Below are the entries; give again exactly the lines from the one mentioning "in global routing" through the one mentioning "logic [PIXEL_BITS-1:0] rem_a, rem_b;", inclusive.

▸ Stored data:
* * * * *
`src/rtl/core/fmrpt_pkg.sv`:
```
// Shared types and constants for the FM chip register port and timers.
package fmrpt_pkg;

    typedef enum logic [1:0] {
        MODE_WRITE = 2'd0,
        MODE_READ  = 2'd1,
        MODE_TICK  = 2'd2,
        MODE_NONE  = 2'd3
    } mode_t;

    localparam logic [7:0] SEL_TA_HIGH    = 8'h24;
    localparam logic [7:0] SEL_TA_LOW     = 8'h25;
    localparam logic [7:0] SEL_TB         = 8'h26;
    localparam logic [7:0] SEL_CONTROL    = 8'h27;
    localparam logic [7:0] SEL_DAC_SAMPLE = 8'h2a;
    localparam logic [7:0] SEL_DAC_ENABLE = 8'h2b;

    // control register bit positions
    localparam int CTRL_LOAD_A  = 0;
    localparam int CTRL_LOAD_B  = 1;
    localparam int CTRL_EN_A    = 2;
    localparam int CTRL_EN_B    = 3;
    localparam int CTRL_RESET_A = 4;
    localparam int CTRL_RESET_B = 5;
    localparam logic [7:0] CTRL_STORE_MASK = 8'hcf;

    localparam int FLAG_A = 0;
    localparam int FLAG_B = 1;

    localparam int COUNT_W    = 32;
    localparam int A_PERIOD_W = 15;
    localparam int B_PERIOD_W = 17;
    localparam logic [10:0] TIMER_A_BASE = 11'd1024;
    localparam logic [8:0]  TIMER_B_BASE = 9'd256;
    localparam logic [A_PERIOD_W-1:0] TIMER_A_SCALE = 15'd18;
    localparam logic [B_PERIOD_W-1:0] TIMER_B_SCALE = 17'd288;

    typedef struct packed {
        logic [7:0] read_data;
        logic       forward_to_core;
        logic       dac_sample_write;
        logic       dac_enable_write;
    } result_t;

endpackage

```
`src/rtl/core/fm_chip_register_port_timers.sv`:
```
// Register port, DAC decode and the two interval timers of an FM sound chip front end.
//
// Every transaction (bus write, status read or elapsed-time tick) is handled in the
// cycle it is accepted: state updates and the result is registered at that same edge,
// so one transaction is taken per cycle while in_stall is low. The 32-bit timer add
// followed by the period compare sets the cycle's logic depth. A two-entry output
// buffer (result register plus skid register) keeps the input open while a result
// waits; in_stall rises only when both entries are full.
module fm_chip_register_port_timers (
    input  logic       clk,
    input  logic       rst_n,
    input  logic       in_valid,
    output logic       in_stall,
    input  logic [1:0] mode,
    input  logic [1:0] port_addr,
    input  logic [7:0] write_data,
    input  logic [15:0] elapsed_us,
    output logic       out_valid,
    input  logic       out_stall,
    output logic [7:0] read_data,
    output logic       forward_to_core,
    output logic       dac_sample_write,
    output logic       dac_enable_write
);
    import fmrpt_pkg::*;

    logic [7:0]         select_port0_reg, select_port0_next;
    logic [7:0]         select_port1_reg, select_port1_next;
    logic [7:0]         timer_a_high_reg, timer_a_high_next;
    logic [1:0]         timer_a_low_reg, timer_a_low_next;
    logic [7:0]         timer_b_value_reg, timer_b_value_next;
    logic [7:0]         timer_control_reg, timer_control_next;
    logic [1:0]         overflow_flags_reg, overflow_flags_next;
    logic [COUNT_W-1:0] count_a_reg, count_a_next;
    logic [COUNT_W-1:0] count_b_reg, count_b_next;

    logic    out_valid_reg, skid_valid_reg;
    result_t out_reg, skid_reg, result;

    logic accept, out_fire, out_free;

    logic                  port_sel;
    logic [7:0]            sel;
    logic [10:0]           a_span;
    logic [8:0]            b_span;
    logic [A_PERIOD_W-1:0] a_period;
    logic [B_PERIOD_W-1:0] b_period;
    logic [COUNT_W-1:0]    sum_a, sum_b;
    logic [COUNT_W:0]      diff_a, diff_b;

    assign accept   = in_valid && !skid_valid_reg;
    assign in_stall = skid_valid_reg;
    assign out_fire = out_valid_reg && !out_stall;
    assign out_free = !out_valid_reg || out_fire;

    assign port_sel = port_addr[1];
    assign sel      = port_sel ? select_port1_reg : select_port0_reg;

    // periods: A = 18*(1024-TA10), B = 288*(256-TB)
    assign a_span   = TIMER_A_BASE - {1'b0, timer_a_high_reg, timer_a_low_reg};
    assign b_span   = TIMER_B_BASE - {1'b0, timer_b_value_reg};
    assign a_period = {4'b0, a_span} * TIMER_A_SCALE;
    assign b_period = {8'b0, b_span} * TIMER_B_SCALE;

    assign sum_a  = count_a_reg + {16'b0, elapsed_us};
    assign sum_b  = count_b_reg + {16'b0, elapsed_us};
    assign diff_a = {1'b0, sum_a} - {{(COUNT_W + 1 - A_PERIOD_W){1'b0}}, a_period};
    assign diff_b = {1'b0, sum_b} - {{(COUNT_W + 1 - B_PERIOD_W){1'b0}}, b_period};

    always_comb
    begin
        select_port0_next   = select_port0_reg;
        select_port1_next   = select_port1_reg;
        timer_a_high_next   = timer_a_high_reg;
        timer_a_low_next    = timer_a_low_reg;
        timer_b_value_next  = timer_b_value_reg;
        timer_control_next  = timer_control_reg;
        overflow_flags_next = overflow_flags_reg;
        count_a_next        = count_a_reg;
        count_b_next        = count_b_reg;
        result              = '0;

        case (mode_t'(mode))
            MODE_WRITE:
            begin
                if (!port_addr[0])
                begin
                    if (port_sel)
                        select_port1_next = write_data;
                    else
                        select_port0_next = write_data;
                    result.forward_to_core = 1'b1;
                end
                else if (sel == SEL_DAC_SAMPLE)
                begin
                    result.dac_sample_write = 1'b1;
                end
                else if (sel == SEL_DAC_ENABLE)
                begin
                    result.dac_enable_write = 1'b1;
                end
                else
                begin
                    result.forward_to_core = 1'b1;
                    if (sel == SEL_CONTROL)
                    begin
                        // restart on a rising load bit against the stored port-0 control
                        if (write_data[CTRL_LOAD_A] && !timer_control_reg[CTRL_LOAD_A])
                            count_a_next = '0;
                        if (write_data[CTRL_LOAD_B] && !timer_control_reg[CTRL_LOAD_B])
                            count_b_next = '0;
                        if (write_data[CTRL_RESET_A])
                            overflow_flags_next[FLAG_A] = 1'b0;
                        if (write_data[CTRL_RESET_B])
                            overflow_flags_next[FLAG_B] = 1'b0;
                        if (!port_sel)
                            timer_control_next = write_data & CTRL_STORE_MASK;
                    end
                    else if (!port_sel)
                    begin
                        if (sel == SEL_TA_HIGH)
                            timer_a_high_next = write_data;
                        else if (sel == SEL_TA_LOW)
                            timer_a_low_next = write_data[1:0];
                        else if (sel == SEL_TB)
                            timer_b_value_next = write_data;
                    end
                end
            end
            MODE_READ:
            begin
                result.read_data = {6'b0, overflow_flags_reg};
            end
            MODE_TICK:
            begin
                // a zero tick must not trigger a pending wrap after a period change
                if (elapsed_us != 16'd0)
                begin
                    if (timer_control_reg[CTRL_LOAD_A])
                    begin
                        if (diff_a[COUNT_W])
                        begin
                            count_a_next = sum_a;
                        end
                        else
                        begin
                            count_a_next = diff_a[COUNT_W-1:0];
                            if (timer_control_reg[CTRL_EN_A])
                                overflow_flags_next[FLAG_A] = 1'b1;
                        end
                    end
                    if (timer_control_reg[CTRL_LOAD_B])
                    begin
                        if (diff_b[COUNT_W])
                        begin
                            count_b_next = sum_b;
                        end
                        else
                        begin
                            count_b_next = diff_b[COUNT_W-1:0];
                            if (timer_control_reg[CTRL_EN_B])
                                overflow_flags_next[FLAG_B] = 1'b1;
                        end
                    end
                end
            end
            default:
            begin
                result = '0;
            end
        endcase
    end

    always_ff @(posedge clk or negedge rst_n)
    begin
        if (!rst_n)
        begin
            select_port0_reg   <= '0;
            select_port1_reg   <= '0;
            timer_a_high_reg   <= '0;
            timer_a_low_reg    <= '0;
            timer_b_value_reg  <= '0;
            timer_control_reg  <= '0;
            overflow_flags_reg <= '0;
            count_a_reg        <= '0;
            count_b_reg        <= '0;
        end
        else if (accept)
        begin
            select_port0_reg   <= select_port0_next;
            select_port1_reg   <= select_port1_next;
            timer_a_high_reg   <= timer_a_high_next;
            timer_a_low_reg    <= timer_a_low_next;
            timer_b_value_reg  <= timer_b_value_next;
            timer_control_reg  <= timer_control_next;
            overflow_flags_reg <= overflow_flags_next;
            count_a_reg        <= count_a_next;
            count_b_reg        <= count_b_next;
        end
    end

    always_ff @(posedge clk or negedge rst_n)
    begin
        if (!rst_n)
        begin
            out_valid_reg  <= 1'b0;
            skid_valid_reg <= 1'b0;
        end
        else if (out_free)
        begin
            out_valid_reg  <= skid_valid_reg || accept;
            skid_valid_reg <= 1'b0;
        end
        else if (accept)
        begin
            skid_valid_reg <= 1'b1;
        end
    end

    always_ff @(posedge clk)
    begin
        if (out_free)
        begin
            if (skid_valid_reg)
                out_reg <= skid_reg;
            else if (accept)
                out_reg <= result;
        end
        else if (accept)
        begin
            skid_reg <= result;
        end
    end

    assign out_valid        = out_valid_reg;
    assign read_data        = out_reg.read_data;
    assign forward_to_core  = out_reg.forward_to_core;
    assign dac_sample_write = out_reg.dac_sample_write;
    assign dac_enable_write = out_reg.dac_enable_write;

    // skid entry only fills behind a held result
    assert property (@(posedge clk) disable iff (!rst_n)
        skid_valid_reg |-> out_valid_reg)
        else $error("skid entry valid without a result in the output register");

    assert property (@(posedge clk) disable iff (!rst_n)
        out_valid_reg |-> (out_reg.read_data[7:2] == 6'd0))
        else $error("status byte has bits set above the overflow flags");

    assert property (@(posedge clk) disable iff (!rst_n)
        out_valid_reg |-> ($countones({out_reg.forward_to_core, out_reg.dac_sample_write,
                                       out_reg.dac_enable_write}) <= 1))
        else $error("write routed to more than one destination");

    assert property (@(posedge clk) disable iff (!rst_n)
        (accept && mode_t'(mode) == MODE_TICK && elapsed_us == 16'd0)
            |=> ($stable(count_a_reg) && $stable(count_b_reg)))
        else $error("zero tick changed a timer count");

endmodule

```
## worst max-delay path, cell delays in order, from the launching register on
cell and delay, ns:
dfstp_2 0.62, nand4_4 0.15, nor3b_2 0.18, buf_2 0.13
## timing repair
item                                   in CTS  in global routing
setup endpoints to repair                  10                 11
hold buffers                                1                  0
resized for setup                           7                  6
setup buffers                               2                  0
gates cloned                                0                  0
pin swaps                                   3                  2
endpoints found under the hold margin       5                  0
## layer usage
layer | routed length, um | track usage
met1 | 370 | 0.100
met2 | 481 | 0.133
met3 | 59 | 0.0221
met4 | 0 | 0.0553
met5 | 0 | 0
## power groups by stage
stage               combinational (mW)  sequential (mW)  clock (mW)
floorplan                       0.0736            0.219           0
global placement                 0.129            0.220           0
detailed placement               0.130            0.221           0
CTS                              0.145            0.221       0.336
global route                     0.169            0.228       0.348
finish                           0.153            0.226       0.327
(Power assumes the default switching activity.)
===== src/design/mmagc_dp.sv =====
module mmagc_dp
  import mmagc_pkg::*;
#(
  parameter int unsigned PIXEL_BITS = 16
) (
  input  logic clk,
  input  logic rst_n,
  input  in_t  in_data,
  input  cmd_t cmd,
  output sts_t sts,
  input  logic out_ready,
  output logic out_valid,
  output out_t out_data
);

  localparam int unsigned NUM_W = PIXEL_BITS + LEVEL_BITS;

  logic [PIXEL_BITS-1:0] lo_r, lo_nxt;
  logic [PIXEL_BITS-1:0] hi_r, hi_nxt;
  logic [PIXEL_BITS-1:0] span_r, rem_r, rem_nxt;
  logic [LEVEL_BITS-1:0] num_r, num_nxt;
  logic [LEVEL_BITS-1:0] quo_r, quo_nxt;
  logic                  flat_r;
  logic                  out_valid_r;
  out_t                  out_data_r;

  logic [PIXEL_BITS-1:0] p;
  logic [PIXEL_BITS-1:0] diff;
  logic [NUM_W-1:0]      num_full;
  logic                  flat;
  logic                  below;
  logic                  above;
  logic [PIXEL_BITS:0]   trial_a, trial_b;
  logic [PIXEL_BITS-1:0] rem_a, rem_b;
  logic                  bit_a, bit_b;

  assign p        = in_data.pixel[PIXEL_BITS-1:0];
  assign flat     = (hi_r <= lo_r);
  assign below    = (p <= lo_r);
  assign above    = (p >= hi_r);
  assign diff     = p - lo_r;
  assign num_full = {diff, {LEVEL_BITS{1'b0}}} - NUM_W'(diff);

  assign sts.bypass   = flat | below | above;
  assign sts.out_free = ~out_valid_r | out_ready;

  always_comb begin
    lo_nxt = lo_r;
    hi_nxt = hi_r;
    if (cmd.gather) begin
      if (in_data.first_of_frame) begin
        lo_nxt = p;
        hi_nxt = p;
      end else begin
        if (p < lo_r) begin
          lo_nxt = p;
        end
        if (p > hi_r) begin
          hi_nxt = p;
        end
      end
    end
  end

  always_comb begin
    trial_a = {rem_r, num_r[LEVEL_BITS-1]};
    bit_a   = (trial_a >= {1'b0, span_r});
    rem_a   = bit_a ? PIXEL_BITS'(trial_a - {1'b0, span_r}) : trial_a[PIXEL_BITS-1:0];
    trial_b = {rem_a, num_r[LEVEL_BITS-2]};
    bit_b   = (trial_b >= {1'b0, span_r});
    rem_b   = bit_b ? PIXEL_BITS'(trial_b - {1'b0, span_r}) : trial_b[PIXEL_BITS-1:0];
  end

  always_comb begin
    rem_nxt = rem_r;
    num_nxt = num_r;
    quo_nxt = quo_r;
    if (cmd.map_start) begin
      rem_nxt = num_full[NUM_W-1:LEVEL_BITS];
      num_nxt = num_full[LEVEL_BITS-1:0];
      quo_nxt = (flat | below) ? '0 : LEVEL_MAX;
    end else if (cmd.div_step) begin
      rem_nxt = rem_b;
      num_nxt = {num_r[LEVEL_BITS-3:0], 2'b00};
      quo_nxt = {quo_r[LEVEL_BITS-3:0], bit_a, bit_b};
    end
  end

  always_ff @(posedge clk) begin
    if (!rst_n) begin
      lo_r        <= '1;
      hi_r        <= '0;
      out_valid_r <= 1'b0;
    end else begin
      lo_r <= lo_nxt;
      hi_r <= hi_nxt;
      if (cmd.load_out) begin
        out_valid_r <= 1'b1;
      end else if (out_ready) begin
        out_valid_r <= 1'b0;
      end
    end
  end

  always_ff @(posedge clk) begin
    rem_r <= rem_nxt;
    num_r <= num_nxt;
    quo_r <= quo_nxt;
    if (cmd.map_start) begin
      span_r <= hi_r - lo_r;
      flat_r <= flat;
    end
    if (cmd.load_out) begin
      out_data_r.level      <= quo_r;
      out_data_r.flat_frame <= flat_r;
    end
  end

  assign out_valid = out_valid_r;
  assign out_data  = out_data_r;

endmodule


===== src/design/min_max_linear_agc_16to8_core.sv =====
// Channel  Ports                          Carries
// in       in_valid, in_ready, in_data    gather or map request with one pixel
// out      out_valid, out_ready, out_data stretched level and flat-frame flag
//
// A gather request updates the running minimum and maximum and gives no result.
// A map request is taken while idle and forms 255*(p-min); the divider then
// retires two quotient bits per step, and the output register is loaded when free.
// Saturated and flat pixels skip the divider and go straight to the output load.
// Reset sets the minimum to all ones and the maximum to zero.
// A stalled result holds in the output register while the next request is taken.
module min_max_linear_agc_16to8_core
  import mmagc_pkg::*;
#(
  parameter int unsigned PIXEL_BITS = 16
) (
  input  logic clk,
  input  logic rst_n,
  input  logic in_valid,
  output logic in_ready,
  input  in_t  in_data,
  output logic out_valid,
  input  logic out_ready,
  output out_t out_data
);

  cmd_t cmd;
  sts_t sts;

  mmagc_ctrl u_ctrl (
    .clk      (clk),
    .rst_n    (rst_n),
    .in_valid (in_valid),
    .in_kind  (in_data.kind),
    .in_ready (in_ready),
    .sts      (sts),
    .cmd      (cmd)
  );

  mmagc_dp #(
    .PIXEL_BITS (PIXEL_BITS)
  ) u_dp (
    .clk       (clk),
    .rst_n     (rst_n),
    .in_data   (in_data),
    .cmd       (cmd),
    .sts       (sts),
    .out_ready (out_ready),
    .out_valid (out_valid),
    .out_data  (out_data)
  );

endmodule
* * * * *
▸ RESPONSE:
item                                   in CTS  in global routing
setup endpoints to repair                  10                 11
hold buffers                                1                  0
resized for setup                           7                  6
setup buffers                               2                  0
gates cloned                                0                  0
pin swaps                                   3                  2
endpoints found under the hold margin       5                  0
## layer usage
layer | routed length, um | track usage
met1 | 370 | 0.100
met2 | 481 | 0.133
met3 | 59 | 0.0221
met4 | 0 | 0.0553
met5 | 0 | 0
## power groups by stage
stage               combinational (mW)  sequential (mW)  clock (mW)
floorplan                       0.0736            0.219           0
global placement                 0.129            0.220           0
detailed placement               0.130            0.221           0
CTS                              0.145            0.221       0.336
global route                     0.169            0.228       0.348
finish                           0.153            0.226       0.327
(Power assumes the default switching activity.)
===== src/design/mmagc_dp.sv =====
module mmagc_dp
  import mmagc_pkg::*;
#(
  parameter int unsigned PIXEL_BITS = 16
) (
  input  logic clk,
  input  logic rst_n,
  input  in_t  in_data,
  input  cmd_t cmd,
  output sts_t sts,
  input  logic out_ready,
  output logic out_valid,
  output out_t out_data
);

  localparam int unsigned NUM_W = PIXEL_BITS + LEVEL_BITS;

  logic [PIXEL_BITS-1:0] lo_r, lo_nxt;
  logic [PIXEL_BITS-1:0] hi_r, hi_nxt;
  logic [PIXEL_BITS-1:0] span_r, rem_r, rem_nxt;
  logic [LEVEL_BITS-1:0] num_r, num_nxt;
  logic [LEVEL_BITS-1:0] quo_r, quo_nxt;
  logic                  flat_r;
  logic                  out_valid_r;
  out_t                  out_data_r;

  logic [PIXEL_BITS-1:0] p;
  logic [PIXEL_BITS-1:0] diff;
  logic [NUM_W-1:0]      num_full;
  logic                  flat;
  logic                  below;
  logic                  above;
  logic [PIXEL_BITS:0]   trial_a, trial_b;
  logic [PIXEL_BITS-1:0] rem_a, rem_b;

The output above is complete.